Any organization that effectively and deliberately denies individual liberty and opportunity and instead, in a self-serving arrogant fashion, attempts to impose a Soviet style top-down control of an industry and market is a problem according to my principles.

Gee, what an apt description of the AFM administration......

802, ok I'll explain the reference. "An act of desperation" was Tina's excuse for RMA demonstrating union "disunity." Had you read her contribution you would have probably recognized my sarcasm. Further, the absence of a demonstration of "love" or "warm and fuzzy" hardly in and of itself constitutes hate -- obviously.

But I don't apologize for strong antipathy toward the RMA. Any organization that effectively and deliberately denies individual liberty and opportunity and instead, in a self-serving arrogant fashion, attempts to impose a Soviet style top-down control of an industry and market is a problem according to my principles.

From R. Blanc:

802, who's taking cheap shots now? And you use the word "hate."

Since in your own words, it's an act of desperation not to support a local containing an RMA chapter (including leaving) it certainly isn't love. Further, your wanting "to be instrumental in ensuring future [RMA] defeats as necessary" isn't too warmly collegial either. Gee, have I somehow mischaracterized you? Cheap shots, or paraphrasing your own words?

802, who's taking cheap shots now? And you use the word "hate." There's plenty of that coming my direction. But that's ok because I'm the bad guy right? Now that the RMA has suffered one defeat I want to be instrumental in ensuring future defeats as necessary. And I suppose fighting a mob is good debating practice anyhow.

From R. Blanc:

I think it is important to represent another set of priorities....

Let's see, in no particular order - Hate the RMA, leave the AFM and take erudite? potshots from the outside. Quite a set of priorities.

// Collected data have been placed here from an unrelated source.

===== src/hw/rtl/pse_pkg.sv =====
// ----------------------------------------------------------------------------
// pse_pkg
// Shared types and constants for the postfix stack evaluator.
// ----------------------------------------------------------------------------
package pse_pkg;

   localparam int STACK_DEPTH = 64;
   localparam int WORD_W      = 32;
   localparam int COUNT_W     = $clog2(STACK_DEPTH + 1);
   localparam int DEPTH_W     = 7;
   localparam int RSP_DATA_W  = ((WORD_W + DEPTH_W + 7) / 8) * 8;

   typedef logic [WORD_W-1:0]  word_type;
   typedef logic [COUNT_W-1:0] count_type;
   typedef logic [DEPTH_W-1:0] depth_type;

   typedef enum logic [1:0] {
      OP_PUSH = 2'd0,
      OP_ADD  = 2'd1,
      OP_SUB  = 2'd2,
      OP_MUL  = 2'd3
   } opcode_type;

   typedef enum logic [1:0] {
      ST_OK        = 2'd0,
      ST_UNDERFLOW = 2'd1,
      ST_OVERFLOW  = 2'd2
   } status_type;

   // per-cell shift control
   typedef struct packed {
      logic take_prev;   // load from the neighbour nearer the top
      logic take_next;   // load from the neighbour further down
   } cell_ctrl_type;

endpackage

well brucy I guess the simple answer is you have your opinions and I have mine. I think it is important to represent another set of priorities so that not everyone becomes an arrogant drone like you. As to your other questions I pass. I'm sorry you don't like my opinions but that's just too bad.

"The RMA is a corrupt organization, something its cheerleaders and sycophants fail to grasp."

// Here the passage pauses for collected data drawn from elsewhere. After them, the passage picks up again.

**config.mk**
```make
export PLATFORM = sky130hd
export DESIGN_NAME = pse_alu
export DESIGN_NICKNAME = d
export VERILOG_FILES = /design/src/hw/rtl/pse_pkg.sv /design/src/hw/rtl/pse_alu.sv
export SDC_FILE = /design/constraint.sdc
export NUM_CORES = 1
export LEC_CHECK = 0
export BUFFER_PORTS_ARGS = -buffer_cell sky130_fd_sc_hd__buf_2
export CAP_MARGIN = 15
export CORE_MARGIN = 4
export CORE_UTILIZATION = 40
export DETAILED_ROUTE_END_ITERATION = 6
export PLACE_DENSITY = 0.66
export SETUP_SLACK_MARGIN = 0.5
export SLEW_MARGIN = 20
export SYNTH_ARGS = -nofsm -noshare
export SYNTH_HDL_FRONTEND = slang
export SYNTH_SLANG_ARGS = --single-unit
```
**constraint.sdc**
```tcl
create_clock -name vclk -period 9
set_clock_uncertainty 0.15 [all_clocks]
set_input_delay 1.35 -clock vclk [all_inputs]
set_output_delay 1.35 -clock vclk [all_outputs]
set_load 0.03 [all_outputs]
```
**src/hw/rtl/pse_pkg.sv**
```systemverilog
// ----------------------------------------------------------------------------
// pse_pkg
// Shared types and constants for the postfix stack evaluator.
// ----------------------------------------------------------------------------
package pse_pkg;

   localparam int STACK_DEPTH = 64;
   localparam int WORD_W      = 32;
   localparam int COUNT_W     = $clog2(STACK_DEPTH + 1);
   localparam int DEPTH_W     = 7;
   localparam int RSP_DATA_W  = ((WORD_W + DEPTH_W + 7) / 8) * 8;

   typedef logic [WORD_W-1:0]  word_type;
   typedef logic [COUNT_W-1:0] count_type;
   typedef logic [DEPTH_W-1:0] depth_type;

   typedef enum logic [1:0] {
      OP_PUSH = 2'd0,
      OP_ADD  = 2'd1,
      OP_SUB  = 2'd2,
      OP_MUL  = 2'd3
   } opcode_type;

   typedef enum logic [1:0] {
      ST_OK        = 2'd0,
      ST_UNDERFLOW = 2'd1,
      ST_OVERFLOW  = 2'd2
   } status_type;

   // per-cell shift control
   typedef struct packed {
      logic take_prev;   // load from the neighbour nearer the top
      logic take_next;   // load from the neighbour further down
   } cell_ctrl_type;

endpackage

```
**src/hw/rtl/pse_alu.sv**
```systemverilog
// ----------------------------------------------------------------------------
// pse_alu
// Wrapping 32-bit add, subtract and multiply of the two top entries.
// ----------------------------------------------------------------------------
module pse_alu (
   input  pse_pkg::opcode_type opcode,
   input  pse_pkg::word_type   first,
   input  pse_pkg::word_type   second,
   output pse_pkg::word_type   result
);
   import pse_pkg::*;

   always_comb begin
      case (opcode)
         OP_ADD:  result = first + second;
         OP_SUB:  result = first - second;
         OP_MUL:  result = first * second;
         default: result = second;
      endcase
   end

endmodule

```
After elaboration in Yosys (flattened, before gate mapping)

Cells that the tools add are included.

Bits of input ports: 66
Output and inout port bits: 32
Memories: 0
Bits in writable memories: 0
Bits in read-only memories: 0
Latch bits: 0
Bits in registers: 0

Add/subtract/negate cells: 2
Bitwise operators: 0
Order comparisons: 0
Multiply operators: 1
Muxes and demuxes: 1
Divide/modulo/power cells: 0
Reduce and logical (&&, ||, !) cells: 0
Equal/unequal tests: 3
Shift-type cells: 0

Operators by type and width:

| kind               | count |
|---|---|
| $pmux 32 s3        | 1 |
| $add 32x32->32     | 1 |
| $mul 32x32->32     | 1 |
| $sub 32x32->32     | 1 |
| $eq 2x2->1 const B | 2 |
| $eq 2x1->1 const B | 1 |

Longest topological paths before layout

Gate-level depths: netlist of the first run.

Depth after elaboration: 2
Gate-level depth with buffers: 27

Least setup slack after synthesis of the first run

OpenSTA, ideal clock, no wires.

Path type: input-to-output
From: input second[5]
To: output result[26]
Path buffers: 2
Arrival: 8102 ps
Slack: -602 ps
Cell stages on the path: 24
Cell sequence: clkbuf_1 clkbuf_1 and2_1 fa_1 fa_1 fa_1 inv_1 fa_1 inv_1 fa_1 inv_1 fa_1 inv_1 fa_1 fa_1 ha_1 nand3_1 nand2b_1 o311ai_1 a21oi_1 o21bai_1 xor2_1 a22oi_1 o21ai_0

Longest elaborated chain between the ends: 2

RTL lines:

| what                                   | RTL line      | text |
|---|---|---|
| start: declaration                     | pse_alu.sv:8  | `input pse_pkg::word_type second,` |
| $mul 32x32->32 (tied with other cells) | pse_alu.sv:17 | `OP_MUL: result = first * second;` |
| $pmux 32 s3 *                          | pse_alu.sv:14 | `case (opcode)` |
| end: declaration                       | pse_alu.sv:9  | `output pse_pkg::word_type result` |

Every way passes the cells marked *; elsewhere a longest branch is shown, timed or not.

Worst setup path after layout of the first run

From: input second[3]
To: output result[30]

The elaborated chain is that of the path after synthesis.

==> results.toml, run 1 <==
[run_status]
status = "finished with violations"
violations = "negative setup slack"

[critical_path]
worst-endpoint-required_ns = 7.50
worst-path-max-fanout = 12
cp-end-kind = "output port"
crit_arrival_ns = 7.94
crit_type = "in2out"
worst_setup_path_start_kind = "input port"
cp-startpoint = "second[3]"

[cells_and_area]
fin_nets = 2986
nFillCells = 4248
area_growth_pct = 22.17
finalNonFillerCells = 2950
seq_cells = 0
n_antenna_cell = 0
clockBufferCount = 0
drive_gt1_share_pct = 20.34
seq_area_um2 = 0

[routing]
via_count = 15699
dr.pass1.iters = 5
top_layer = "met4"
routedWlPerCell_um = 20.81
drt_iter0_markers = 1084
wl_met1_um = 25230
drt-total-wl_um = 61380
wl_met3_um = 4986
viasPerCell = 5.322
post-route-drc-count = 0
ant_nets = 0
wl_met2_um = 28000

[synth]
ys_types = 62
seq_area_frac_synth_pct = 0
syn_area_um2 = 18370
syn_inst = 2142
synth_nets = 2776
synth.avg_cell_area_um2 = 8.577
synth_warnings = 0

[global_route]
grt.overflow.total = 0
grt_use_total_pct = 24.72
grt_antenna_before_repair = 0
grt_pass1_wl_um = 96160
grt_pass1_vias = 16950
grt_max_degree = 64

[hold_path]
hold_start = "second[31]"
hold_class = "in2out"

[timing]
hold_viol_final = 0
finalWorstSetupSlack_ns = -0.4440
period_minus_slack_ns = 9.444
setup_viol = 16
fmax_ghz = 0.1059
slew_headroom_pct = 46.92
drv_slew = 0
rsz0062_at_grt = "yes"
min_period_over_period_pct = 104.9
tightest_slew_ns = 0.7962

[floorplanning]
pin_count = 98
die_h_um = 222.3
coreArea_um2 = 45380
dieArea_um2 = 49420
start_util_pct = 40.49
num_rows = 78
die_w_um = 222.3

[place]
dp.cells = 2926
place.gp.congestion = 0.9878
dpl.hpwl_um = 51000
port_buffers = 98

[run]
cap_violations = 0
-- critical path, cell delays in order --
cell	delay [ns]
buf_6	0.18
buf_4	0.19
nand2_1	0.08
fa_1	0.52
inv_1	0.06
fa_1	0.50
inv_1	0.06
fa_1	0.50
fa_1	0.56
inv_1	0.05
fa_1	0.48
fa_1	0.52
fa_1	0.55
fa_1	0.42
ha_1	0.29
a21o_1	0.21
a21oi_2	0.11
nor2b_1	0.08
or4_4	0.44
o22ai_4	0.14
xnor2_2	0.12
a221o_2	0.36
buf_6	0.14
-- kinds of logic after synthesis --
kind of cell | synth area share (%)
multiplexers | 0.1703
buffers and inverters | 10.69
XOR/XNOR | 6.715
AO/OA/AOI/OAI | 8.118
adder cells (fa/ha/maj) | 55.39
AND/OR/NAND/NOR | 18.92
-- timing repair --
item,CTS,global route
pin swaps,101,51
resized for setup,214,72
cloned,2,0
endpoints found under the hold margin,0,0
setup endpoints to repair,22,22
hold buffers,0,0
setup buffers,17,5
-- worst paths after layout --
check                   endpoint  depth (start not counted)
worst max-delay path  result[30]                         23
worst min-delay path  result[31]                          4
-- layer usage --
metal	global-route usage (%)	up-vias
met5	0	-
met2	39.63	691
met1	33.71	7968
met3	3.977	142
met4	9.844	0
li1	-	6898
-- cells in the mapped netlist (3+ instances only) --
| master | number | share of area [%] |
|---|---|---|
| xor2_1 | 23 | 1.1 |
| and3_1 | 4 | 0.14 |
| xnor2_1 | 116 | 5.5 |
| nor3b_1 | 3 | 0.12 |
| o221ai_1 | 3 | 0.14 |
| a221oi_1 | 12 | 0.57 |
| a22oi_1 | 8 | 0.33 |
| nand2_1 | 261 | 5.3 |
| ha_1 | 159 | 11 |
| nor4_1 | 4 | 0.14 |
| o21ai_0 | 40 | 1.1 |
| o31ai_1 | 3 | 0.12 |
| and2_1 | 304 | 10 |
| o21bai_1 | 4 | 0.16 |
| nand3_1 | 10 | 0.27 |
| inv_1 | 402 | 8.2 |
| o21a_1 | 9 | 0.37 |
| a31o_2 | 3 | 0.14 |
| buf_1 | 8 | 0.16 |
| a211oi_1 | 3 | 0.12 |
| clkbuf_1 | 112 | 2.3 |
| o211ai_1 | 3 | 0.12 |
| a31oi_1 | 11 | 0.37 |
| a211o_1 | 4 | 0.19 |
| nand4_1 | 3 | 0.10 |
| nor2b_1 | 9 | 0.31 |
| nor2_1 | 43 | 0.88 |
| a21boi_0 | 4 | 0.16 |
| a21oi_1 | 74 | 2.0 |
| or3_1 | 3 | 0.10 |
| nor3_1 | 15 | 0.41 |
| a21o_1 | 28 | 1.1 |
| fa_1 | 409 | 45 |
| nand2b_1 | 9 | 0.31 |
-- layout by cell type (no fill, tap or decap), drive strengths merged, types with 3 or more instances in the layout --
cell type	instances
xnor2	117
nand2	261
a22oi	8
nor3b	3
nand2b	9
a21oi	75
a211o	4
xor2	23
inv	403
o21ai	40
buf	325
a21boi	4
a221oi	12
o21bai	4
o221ai	4
and3	4
o211ai	3
o31ai	3
nor3	15
a211oi	3
a21o	28
nand3	10
a31o	4
nor2b	9
nand4	3
ha	159
or3	3
a31oi	11
nor4	4
fa	409
nor2	43
and2	304
o21a	9
-- layout make-up --
type	count	area, um^2	area share (%)
inverters	403	1513	6.739
multi-input cells	1619	17220	76.70
well taps	600	750.7	3.345
repair buffers	328	2965	13.21
-- through the flow --
| step | utilization, % | setup slack (ns) | area [um^2] | hold slack [ns] | TNS [ns] |
|---|---|---|---|---|---|
| 2_1_floorplan | - | -0.1911 | 18870 | 2.737 | -0.4569 |
| 3_3_place_gp | 46.43 | -0.7079 | 21070 | 2.997 | -7.260 |
| 3_5_place_dp | 46.43 | -0.7359 | 21070 | 3.003 | -8.431 |
| 5_1_grt | 49.46 | -0.6255 | 22450 | 2.973 | -6.754 |
| 6_report | 49.46 | -0.4440 | 22450 | 2.955 | -3.626 |
| 4_1_cts | 48.68 | -0.4017 | 22090 | 2.951 | -3.166 |
Power of run 1 is left out: the tool's default activity adds up to more than one toggle a clock period on the data nets, which glitch-free logic cannot reach.
==> run 2, diff against run 1 <==
- CORE_ASPECT_RATIO: unset -> 1.4
==> results.toml, run 2 (same netlist as run 1, synthesis figures left out) <==
[run_status]
status = "finished with violations"
violations = "negative setup slack"

[cells_and_area]
fin_area_um2 = 22250
clockBufferCount = 0
area_growth_pct = 21.09
drive_gt1_share_pct = 20.46
fin_util_pct = 49.18
layout_common_cells = "inv_1, fa_1, and2_1"
multi_input_area_um2 = 17200
seq_cells = 0
fin_nets = 2987
final_common_cell = "inv_1"
finalNonFillerCells = 2965
nFillCells = 4274
seq_area_um2 = 0

[routing]
via_count = 15609
routedWlPerCell_um = 20.80
dr.pass1.iters = 5
drt-total-wl_um = 61680
ant_nets = 0
viasPerCell = 5.264
post-route-drc-count = 0
drt_iter0_markers = 925

[timing]
rsz0062_at_grt = "yes"
tightest_slew_ns = 0.7629
min_period_over_period_pct = 104.1
slew_headroom_pct = 49.14
fmax_ghz = 0.1067
setup_viol = 17
finalWorstSetupSlack_ns = -0.3713
hold_viol_final = 0
period_minus_slack_ns = 9.371
drv_slew = 0

[run]
cap_violations = 0

[floorplanning]
die_h_um = 261.6
die_w_um = 189.1
start_util_pct = 40.61
dieArea_um2 = 49470
num_rows = 92
pin_count = 98
coreArea_um2 = 45240

[critical_path]
worst-endpoint-required_ns = 7.50
worst-path-max-fanout = 9
crit_type = "in2out"
worst_setup_path_start_kind = "input port"
cp-end-kind = "output port"
crit_arrival_ns = 7.87

[global_route]
grt_antenna_before_repair = 3
grt.overflow.total = 0
grt_max_degree = 64
grt_use_total_pct = 25.12
grt_pass1_vias = 17438
grt_pass1_wl_um = 96140

[place]
dpl.hpwl_um = 52410
place.gp.congestion = 0.9837
dp.cells = 2944
placed_cell_area_um2 = 21150
port_buffers = 98

[hold_path]
hold_class = "in2out"
[run 2: cell types whose count changed in the layout (fill, tap and decap cells not counted), sizes merged]
| cell | previous run | this run |
|---|---|---|
| buf | 325 | 326 |
| bufbuf | 2 | 0 |
| clkbuf | 1 | 3 |
| diode | 0 | 3 |
[run 2: worst paths after layout]
check / startpoint / end / slack, ns / depth (start not counted)
max: second[5] / result[30] / -0.37 / 23
min: second[31] / result[31] / 2.94 / 4
[run 2: layer usage]
layer	routed length [um]	global-route usage (%)	up-vias	share of wire, %
met5	0	0	-	0
met4	4375	12.94	0	7.1
met3	3627	2.440	191	5.9
met2	32050	46.66	548	52
met1	21630	28.58	7965	35
li1	-	-	6905	-
[run 2: critical path, cell delays in order]
cell and delay, ns:
buf_12 0.12, buf_12 0.12, buf_4 0.12, buf_4 0.15, and2_1 0.18, fa_1 0.55
fa_1 0.46, fa_1 0.52, inv_1 0.05, fa_1 0.47, inv_1 0.05, fa_1 0.50
fa_1 0.58, fa_1 0.43, fa_1 0.47, ha_1 0.33, a21oi_2 0.14, nor2b_1 0.07
or4_1 0.41, o22ai_2 0.17, xnor2_2 0.11, a221o_2 0.36, buf_6 0.15
[run 2: cell type report]
| cell class | count | share of cell area [%] |
|---|---|---|
| diodes | 3 | 0.03374 |
| repair buffers | 329 | 12.40 |
| well taps | 611 | 3.436 |
| inverters | 403 | 6.799 |
| multi-input cells | 1619 | 77.33 |
[run 2: repair_timing]
item | in CTS | in global routing
endpoints found under the setup margin | 22 | 22
cloned | 0 | 1
pin swaps | 94 | 67
gates resized for setup | 158 | 74
buffers inserted | 13 | 4
hold buffers | 0 | 0
[run 2: through the flow]
| step | TNS, ns | hold WS (ns) | setup slack (ns) |
|---|---|---|---|
| floorplan | -0.4569 | 2.737 | -0.1911 |
| global placement | -7.483 | 2.977 | -0.6534 |
| detailed placement | -8.503 | 2.970 | -0.7119 |
| CTS | -4.052 | 2.919 | -0.4400 |
| global route | -6.753 | 2.962 | -0.5341 |
| finish | -3.854 | 2.938 | -0.3713 |
Power of run 2 is left out for the same reason.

Now ricky, that's insulting. What do you know? How many RMA members do you know personally. It's easy for you to hang out in the anonymity of your computer room and spout off your diatribe, but Tina is right. You are not an AFM member , you quit , but the RMA members stayed in.
As you said....
I'm not currently a member. Call it an act of "desperation." That's what happens to me when I'm in a local controlled by RMA; I have an irresistible urge to not support the local.
Are you now talking about Nashville ? RMA controlled????? Pomeroy won by a landslide. He has accomplished more in sixth months than the previous administration did in as many years. He reached out to you , inviting you to gigs and meetings and you never had the courtesy to show up.
You Mr. Blanc are an angry and bitter man. You do nothing but insult people that don't agree with you.
You are not an AFM member. You are not part of the solution. why are you still here?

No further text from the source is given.